<file path="config.mk">
export PLATFORM = sky130hd
export DESIGN_NAME = fetch_stage_flat
export DESIGN_NICKNAME = d
export VERILOG_FILES = /design/src/rtl/fetch_pkg.sv /design/src/rtl/fetch_stage_if.sv /design/src/rtl/pc_register.sv /design/src/rtl/fetch_stage.sv /design/src/flat_wrapper.sv
export SDC_FILE = /design/constraint.sdc
export NUM_CORES = 1
export LEC_CHECK = 0
export ABC_AREA = 1
export ABC_CLOCK_PERIOD_IN_PS = 1800
export CAP_MARGIN = 40
export CORE_UTILIZATION = 48
export CTS_CLUSTER_DIAMETER = 80
export DETAILED_ROUTE_END_ITERATION = 12
export DONT_BUFFER_PORTS = 1
export PLACE_DENSITY = 0.6
export RECOVER_POWER = 50
export SLEW_MARGIN = 20
export SYNTH_ARGS = -nofsm -noshare
export SYNTH_HDL_FRONTEND = slang
export SYNTH_HIERARCHICAL = 1
export SYNTH_SLANG_ARGS = --single-unit
</file>
<file path="constraint.sdc">
create_clock -name clk -period 1.8 [get_ports clk]
set_input_delay 0.18 -clock clk [delete_from_list [all_inputs] [get_ports clk]]
set_output_delay 0.18 -clock clk [all_outputs]
set_load 0.02 [all_outputs]
</file>
[src/rtl/fetch_decode_stage_if.sv]
// Instruction-memory fetch handshake between fetch_decode_stage and imem.
//   imem_req   : fetch request, held until imem_ready
//   imem_addr  : word address of the request
//   imem_ready : response valid, imem_rdata sampled in the same cycle
//   imem_rdata : instruction word
// master = fetch stage, slave = instruction memory.
interface fetch_decode_stage_if #(
  parameter int PC_W    = 19,
  parameter int INSTR_W = 20
);
  logic               imem_req;
  logic [PC_W-1:0]    imem_addr;
  logic               imem_ready;
  logic [INSTR_W-1:0] imem_rdata;

  modport master (output imem_req, imem_addr, input imem_ready, imem_rdata);
  modport slave  (input imem_req, imem_addr, output imem_ready, imem_rdata);
endinterface
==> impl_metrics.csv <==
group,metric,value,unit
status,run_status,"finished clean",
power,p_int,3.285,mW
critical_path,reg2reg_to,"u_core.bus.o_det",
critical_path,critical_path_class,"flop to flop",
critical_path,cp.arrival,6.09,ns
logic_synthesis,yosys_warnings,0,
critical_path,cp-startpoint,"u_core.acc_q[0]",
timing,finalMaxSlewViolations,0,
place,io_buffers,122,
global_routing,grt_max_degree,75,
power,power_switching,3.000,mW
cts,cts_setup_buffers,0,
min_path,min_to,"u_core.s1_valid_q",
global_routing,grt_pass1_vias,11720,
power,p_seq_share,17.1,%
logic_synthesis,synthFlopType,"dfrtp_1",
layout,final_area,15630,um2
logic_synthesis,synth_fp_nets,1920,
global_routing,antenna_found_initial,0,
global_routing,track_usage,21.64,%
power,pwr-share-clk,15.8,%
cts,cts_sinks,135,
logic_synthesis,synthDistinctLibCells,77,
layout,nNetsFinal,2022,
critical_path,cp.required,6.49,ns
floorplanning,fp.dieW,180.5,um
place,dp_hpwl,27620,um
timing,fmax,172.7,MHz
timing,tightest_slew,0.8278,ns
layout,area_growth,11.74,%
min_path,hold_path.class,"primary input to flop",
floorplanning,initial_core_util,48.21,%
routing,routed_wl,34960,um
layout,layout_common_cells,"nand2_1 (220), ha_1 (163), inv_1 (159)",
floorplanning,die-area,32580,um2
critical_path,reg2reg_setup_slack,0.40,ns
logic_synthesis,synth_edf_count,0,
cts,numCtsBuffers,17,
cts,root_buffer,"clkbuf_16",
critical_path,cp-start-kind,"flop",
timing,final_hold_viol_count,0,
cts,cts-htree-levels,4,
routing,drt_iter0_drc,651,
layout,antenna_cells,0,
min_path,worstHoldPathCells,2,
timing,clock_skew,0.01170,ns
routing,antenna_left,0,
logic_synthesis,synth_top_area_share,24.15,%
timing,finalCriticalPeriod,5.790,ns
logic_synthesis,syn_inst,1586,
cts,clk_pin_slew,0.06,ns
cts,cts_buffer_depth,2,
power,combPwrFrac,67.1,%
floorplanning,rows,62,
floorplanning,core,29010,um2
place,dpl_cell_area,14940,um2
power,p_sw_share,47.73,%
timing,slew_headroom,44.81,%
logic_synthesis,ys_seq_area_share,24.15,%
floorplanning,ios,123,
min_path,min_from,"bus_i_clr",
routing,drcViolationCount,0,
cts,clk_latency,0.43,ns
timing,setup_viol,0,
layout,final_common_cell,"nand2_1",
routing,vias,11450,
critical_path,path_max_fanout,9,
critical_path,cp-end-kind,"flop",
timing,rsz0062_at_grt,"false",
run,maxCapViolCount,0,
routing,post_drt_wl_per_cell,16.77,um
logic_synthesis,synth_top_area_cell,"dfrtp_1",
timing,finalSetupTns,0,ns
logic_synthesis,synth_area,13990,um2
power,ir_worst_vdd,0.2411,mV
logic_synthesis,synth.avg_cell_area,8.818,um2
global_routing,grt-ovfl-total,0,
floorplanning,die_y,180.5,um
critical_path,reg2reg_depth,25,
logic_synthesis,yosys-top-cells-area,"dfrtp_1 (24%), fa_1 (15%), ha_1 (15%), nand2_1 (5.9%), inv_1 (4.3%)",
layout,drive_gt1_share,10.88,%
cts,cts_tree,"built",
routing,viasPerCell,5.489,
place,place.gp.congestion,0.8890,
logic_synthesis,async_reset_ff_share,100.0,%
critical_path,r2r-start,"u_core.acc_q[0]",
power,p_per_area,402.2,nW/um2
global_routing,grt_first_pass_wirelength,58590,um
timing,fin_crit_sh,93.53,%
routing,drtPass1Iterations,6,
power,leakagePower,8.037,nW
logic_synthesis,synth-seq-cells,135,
### config.mk
export PLATFORM = sky130hd
export DESIGN_NAME = up_counter_ctrl_flat
export DESIGN_NICKNAME = d
export VERILOG_FILES = /design/src/rtl/up_counter_ctrl_if.sv /design/src/rtl/up_counter_ctrl.sv /design/src/flat_wrapper.sv
export SDC_FILE = /design/constraint.sdc
export NUM_CORES = 1
export LEC_CHECK = 0
export ABC_AREA = 1
export CAP_MARGIN = 40
export CORE_MARGIN = 10
export CORE_UTILIZATION = 44
export DETAILED_ROUTE_END_ITERATION = 10
export HOLD_SLACK_MARGIN = 0.06
export PLACE_DENSITY = 0.83
export SKIP_CTS_REPAIR_TIMING = 1
export SKIP_LAST_GASP = 1
export SYNTH_ARGS = -nofsm -noshare
export SYNTH_HDL_FRONTEND = slang
export SYNTH_SLANG_ARGS = --single-unit
### constraint.sdc
create_clock -name Clk -period 1.7 [get_ports Clk]
set_input_delay 0.425 -clock Clk [delete_from_list [all_inputs] [get_ports Clk]]
set_output_delay 0.425 -clock Clk [all_outputs]
set_load 0.03 [all_outputs]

Brief:
Take the entries above and return only the lines from the one with "logic_synthesis,async_reset_ff_share,100.0,%" to the one with "power,leakagePower,8.037,nW", both included, unchanged.

Result below:
logic_synthesis,async_reset_ff_share,100.0,%
critical_path,r2r-start,"u_core.acc_q[0]",
power,p_per_area,402.2,nW/um2
global_routing,grt_first_pass_wirelength,58590,um
timing,fin_crit_sh,93.53,%
routing,drtPass1Iterations,6,
power,leakagePower,8.037,nW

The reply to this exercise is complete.